DM1 FPS On the Surface
The first thing you’ll notice about the DM1 FPS is that there is no spectacle. Nothing inherently screams, “Look at me! I’m clearly for hardcore gamers.” Gaming mice scarcely fit in a professional environment. Underneath that shell, however, is a suspiciously well performing mouse.
Left/Right click, scroll wheel with middle click, two side buttons, and a DPI switch. Anything less wouldn’t be a gaming mouse and anything more is a specialty mouse. The weirdest part of taking it out of the box is touching the mouse cable. What is this? It’s like someone gutted a shoestring or paracord and replaced that typical rubber or braided sheath. “Extremely light and flexible,” basically means it weighs less than a cooked spaghetti noodle. Braided cables on other mice pale in comparison. Other mice cables feel stiff enough that any contact with the desk can be felt. Shoestring cables do a surprisingly good job of simulating an untethered connection.

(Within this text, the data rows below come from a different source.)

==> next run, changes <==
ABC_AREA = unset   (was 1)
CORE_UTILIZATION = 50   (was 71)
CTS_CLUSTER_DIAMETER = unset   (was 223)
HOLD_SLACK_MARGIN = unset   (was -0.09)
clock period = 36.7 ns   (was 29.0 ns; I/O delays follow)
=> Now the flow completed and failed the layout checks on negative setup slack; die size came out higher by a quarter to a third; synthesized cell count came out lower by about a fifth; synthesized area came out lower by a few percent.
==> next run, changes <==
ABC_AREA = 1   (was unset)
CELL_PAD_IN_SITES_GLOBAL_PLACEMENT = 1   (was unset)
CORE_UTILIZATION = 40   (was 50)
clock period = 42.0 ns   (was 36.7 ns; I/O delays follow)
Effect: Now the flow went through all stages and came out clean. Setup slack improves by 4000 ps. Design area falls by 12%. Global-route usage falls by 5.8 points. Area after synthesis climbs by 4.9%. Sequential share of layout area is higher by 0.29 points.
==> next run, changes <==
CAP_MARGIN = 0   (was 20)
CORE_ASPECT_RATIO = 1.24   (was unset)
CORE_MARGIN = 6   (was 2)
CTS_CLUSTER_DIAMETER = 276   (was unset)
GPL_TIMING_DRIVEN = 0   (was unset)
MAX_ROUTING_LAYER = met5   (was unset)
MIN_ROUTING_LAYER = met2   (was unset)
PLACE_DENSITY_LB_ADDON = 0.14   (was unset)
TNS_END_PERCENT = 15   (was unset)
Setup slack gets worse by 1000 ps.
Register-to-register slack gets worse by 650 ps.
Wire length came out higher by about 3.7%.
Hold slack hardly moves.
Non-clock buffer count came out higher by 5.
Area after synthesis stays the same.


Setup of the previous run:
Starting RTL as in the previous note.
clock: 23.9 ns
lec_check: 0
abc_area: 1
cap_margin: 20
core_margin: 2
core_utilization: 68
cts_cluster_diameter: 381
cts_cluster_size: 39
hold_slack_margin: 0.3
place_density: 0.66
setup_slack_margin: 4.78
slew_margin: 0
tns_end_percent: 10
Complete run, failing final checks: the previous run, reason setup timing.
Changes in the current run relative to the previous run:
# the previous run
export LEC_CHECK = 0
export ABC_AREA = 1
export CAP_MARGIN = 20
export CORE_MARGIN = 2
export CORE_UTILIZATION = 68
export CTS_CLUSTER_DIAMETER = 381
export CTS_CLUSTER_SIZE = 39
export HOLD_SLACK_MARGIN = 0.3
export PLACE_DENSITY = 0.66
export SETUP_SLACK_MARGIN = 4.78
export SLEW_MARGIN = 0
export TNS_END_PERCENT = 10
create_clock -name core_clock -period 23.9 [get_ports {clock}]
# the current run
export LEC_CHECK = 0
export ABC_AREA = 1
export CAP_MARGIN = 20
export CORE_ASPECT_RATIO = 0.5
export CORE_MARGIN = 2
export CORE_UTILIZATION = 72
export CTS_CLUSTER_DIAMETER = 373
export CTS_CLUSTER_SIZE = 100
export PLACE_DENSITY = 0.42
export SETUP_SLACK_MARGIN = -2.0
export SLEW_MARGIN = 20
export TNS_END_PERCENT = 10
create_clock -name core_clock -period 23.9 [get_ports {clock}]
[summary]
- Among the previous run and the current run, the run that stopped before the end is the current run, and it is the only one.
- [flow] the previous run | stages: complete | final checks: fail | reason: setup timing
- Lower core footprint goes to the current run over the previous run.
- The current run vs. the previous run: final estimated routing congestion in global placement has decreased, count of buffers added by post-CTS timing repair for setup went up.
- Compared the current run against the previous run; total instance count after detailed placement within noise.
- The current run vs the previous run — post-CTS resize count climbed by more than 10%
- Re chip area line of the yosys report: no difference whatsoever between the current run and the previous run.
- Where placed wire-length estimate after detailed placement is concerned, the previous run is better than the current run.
// usb_interface_v1_0
module usb_interface_v1_0 #
(
	parameter RESET_CYCLES = 100,
	parameter  C_M00_AXI_START_DATA_VALUE	= 32'h00000000,
	parameter  C_M00_AXI_TARGET_SLAVE_BASE_ADDR	= 32'h00000000,
	parameter integer C_M00_AXI_ADDR_WIDTH	= 32,
	parameter integer C_M00_AXI_DATA_WIDTH	= 32,
	parameter integer C_M00_AXI_TRANSACTIONS_NUM	= 4
) (
	input wire [(8 - 1):0] usb_data_in,
	output wire [(8 - 1):0] usb_data_out,
	output wire usb_data_oe,
	input wire [(1 + 4 + 4 + 16)-8-1:0] usb_addr,
	input wire usb_rd_n,
	input wire usb_wr_n,
	input wire usb_ce_n,
	output wire sw_reset_n,
	input wire  m00_axi_aclk,
	input wire  m00_axi_aresetn,
	output wire [C_M00_AXI_ADDR_WIDTH-1 : 0] m00_axi_awaddr,
	output wire [2 : 0] m00_axi_awprot,
	output wire  m00_axi_awvalid,
	input wire  m00_axi_awready,
	output wire [C_M00_AXI_DATA_WIDTH-1 : 0] m00_axi_wdata,
	output wire [C_M00_AXI_DATA_WIDTH/8-1 : 0] m00_axi_wstrb,
	output wire  m00_axi_wvalid,
	input wire  m00_axi_wready,
	input wire [1 : 0] m00_axi_bresp,
	input wire  m00_axi_bvalid,
	output wire  m00_axi_bready,
	output wire [C_M00_AXI_ADDR_WIDTH-1 : 0] m00_axi_araddr,
	output wire [2 : 0] m00_axi_arprot,
	output wire  m00_axi_arvalid,
	input wire  m00_axi_arready,
	input wire [C_M00_AXI_DATA_WIDTH-1 : 0] m00_axi_rdata,
	input wire [1 : 0] m00_axi_rresp,
	input wire  m00_axi_rvalid,
	output wire  m00_axi_rready
);
	wire [(32 - 1):0] w_addr_from_usb;
	wire [(32 - 1):0] w_usb_write_data;
	wire w_usb_write_valid;
	wire w_usb_write_ready;
	wire [(32 - 1):0] w_usb_read_data;
	wire w_usb_read_req;
	wire w_usb_read_valid;
	wire w_is_output;
	wire [(8 - 1):0] w_usb_in_data;
	wire [(8 - 1):0] w_usb_out_data;
	usb_interface_v1_0_M00_AXI # (
		.C_M_START_DATA_VALUE(C_M00_AXI_START_DATA_VALUE),
		.C_M_TARGET_SLAVE_BASE_ADDR(C_M00_AXI_TARGET_SLAVE_BASE_ADDR),
		.C_M_AXI_ADDR_WIDTH(C_M00_AXI_ADDR_WIDTH),
		.C_M_AXI_DATA_WIDTH(C_M00_AXI_DATA_WIDTH),
		.C_M_TRANSACTIONS_NUM(C_M00_AXI_TRANSACTIONS_NUM)
	) usb_interface_v1_0_M00_AXI_inst (
		.i_addr(w_addr_from_usb),
		.i_write_data(w_usb_write_data),
		.i_write_valid(w_usb_write_valid),
		.o_write_ready(w_usb_write_ready),
  ...
For scale: roughly 5100 cells after synthesis, about 62000 um^2 of cells after synthesis.
Settings: LEC_CHECK=0, CAP_MARGIN=30, CORE_ASPECT_RATIO=1.17, CORE_MARGIN=2, CORE_UTILIZATION=70, CTS_CLUSTER_SIZE=14, GPL_ROUTABILITY_DRIVEN=1, SLEW_MARGIN=10; clock period 3.05 ns.
run.sh (not shown) runs the stock make flow with config.mk's settings and CLKGATE_MAP_FILE=.
The baseline produced a layout that fails on negative setup slack.
Change:
- CAP_MARGIN: 30 -> 20
- CORE_ASPECT_RATIO: 1.17 -> not set
- CTS_CLUSTER_SIZE: 14 -> 33
- GPL_ROUTABILITY_DRIVEN: 1 -> not set
- PLACE_DENSITY: not set -> 0.6
- SLEW_MARGIN: 10 -> 20
- clock period: 3.05 -> 4.51 ns (I/O delays scaled with it)
Result: The changed run finished clean; clock skew went down by 0.022 ns; power falls by about 34%; setup slack improves by 0.88 ns; worst hold slack got worse by 0.26 ns; flip-flop count is unchanged; cell area is lower by 6.4%; non-clock buffer count decreases by 276; utilization decreases by 5.3 points; critical path depth decreases by 9; final cell count fell by about 3.7%.
Change:
- CORE_UTILIZATION: 70 -> 66
- CTS_CLUSTER_SIZE: 33 -> not set
- PLACE_DENSITY: 0.6 -> not set
- SETUP_SLACK_MARGIN: not set -> 0.84
- clock period: 4.51 -> 3.39 ns (I/O delays scaled with it)
Effect:
- The new run completed and failed the layout checks on negative setup slack
- count of clock-buffer cells in the layout rose by 9
- clock power rose by a quarter to a third
- power rose by well over a third
- worst setup slack got worse by 0.82 ns
- core utilization rose by 5.5 points
- first-iteration DRC count rose by well over a third
- hold slack improved by 0.27 ns
- global-route usage rose by 9.0 points
- sequential power rose by a quarter to a third

---

Starting RTL as in the previous note.
clock: 3.05 ns
lec_check: 0
cap_margin: 20
core_margin: 2
core_utilization: 72
cts_cluster_size: 14
hold_slack_margin: -0.07
place_density: 0.6
setup_slack_margin: -0.17
slew_margin: 20
The first run finished but failed the layout checks on setup timing.
Then changed:
--- a/flow/config.mk
+++ b/flow/config.mk
@@ -9,7 +9,4 @@
 export CORE_MARGIN = 2
-export CORE_UTILIZATION = 72
-export CTS_CLUSTER_SIZE = 14
-export HOLD_SLACK_MARGIN = -0.07
+export CORE_UTILIZATION = 57
 export PLACE_DENSITY = 0.6
-export SETUP_SLACK_MARGIN = -0.17
 export SLEW_MARGIN = 20
==> flow/constraint.sdc (replaced) <==
create_clock -name core_clock -period 5.49 [get_ports {m00_axi_aclk}]
set_input_delay 1.0980 -clock core_clock [delete_from_list [all_inputs] [get_ports {m00_axi_aclk}]]
set_output_delay 1.0980 -clock core_clock [all_outputs]
set_load 0.01 [all_outputs]
Now the flow completed with no timing, DRC or antenna violations.
Power came out lower by 45%.
Setup slack improved by 1.5 ns.
Design area came out lower by 3.5%.
Fmax came out lower by 22%.
Sequential power came out lower by 45%.
Then changed:
--- a/flow/config.mk
+++ b/flow/config.mk
@@ -9,3 +9,3 @@
 export CORE_MARGIN = 2
-export CORE_UTILIZATION = 57
+export CORE_UTILIZATION = 40
 export PLACE_DENSITY = 0.6
=>
- routed wire length went up by 3.2%
- sequential share of layout area went down by 0.83 points
- clock power went up by about 6%
- area after synthesis does not change
Then changed:
--- a/flow/config.mk
+++ b/flow/config.mk
@@ -9,4 +9,5 @@
 export CORE_MARGIN = 2
-export CORE_UTILIZATION = 40
-export PLACE_DENSITY = 0.6
+export CORE_UTILIZATION = 70
+export CTS_CLUSTER_SIZE = 14
+export SETUP_SLACK_MARGIN = 0.33
 export SLEW_MARGIN = 20
==> flow/constraint.sdc (replaced) <==
create_clock -name core_clock -period 3.18 [get_ports {m00_axi_aclk}]
set_input_delay 0.6360 -clock core_clock [delete_from_list [all_inputs] [get_ports {m00_axi_aclk}]]
set_output_delay 0.6360 -clock core_clock [all_outputs]
set_load 0.01 [all_outputs]
Now the flow completed, yet does not pass: setup timing.
Setup slack got worse by 1.8 ns.
Final area rose by a little under a tenth.
Global-route usage rose by 20 points.
Non-clock buffer count rose by 320.
Sequential power rose by well over a third.
Die area fell by well over a third.
Via count rose by about a fifth.
Hold slack improved by 0.14 ns.
Power and IR drop assume default switching activity.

It weighs 83 grams. Their website says as much. I measured it. It’s true. I’m unsure why that was what I decided to question, but it does indeed weigh 83 grams. It’s as light as it can be without feeling like a cheap pre-built desktop add-on.
The buttons feel great to press. There’s not a ton of effort to activate, yet they’re unlikely to miss click. Huano mechanical switches were chosen over the often used Omron, but both are rated to 20 million clicks. Left and right click are by no means quiet. At five in the morning I’m likely to wake everyone up with this mouse. Loud clicky keys go unnoticed with blue switch mechanical keyboards but stand out against stealth switches. The side buttons are kinder on the ears.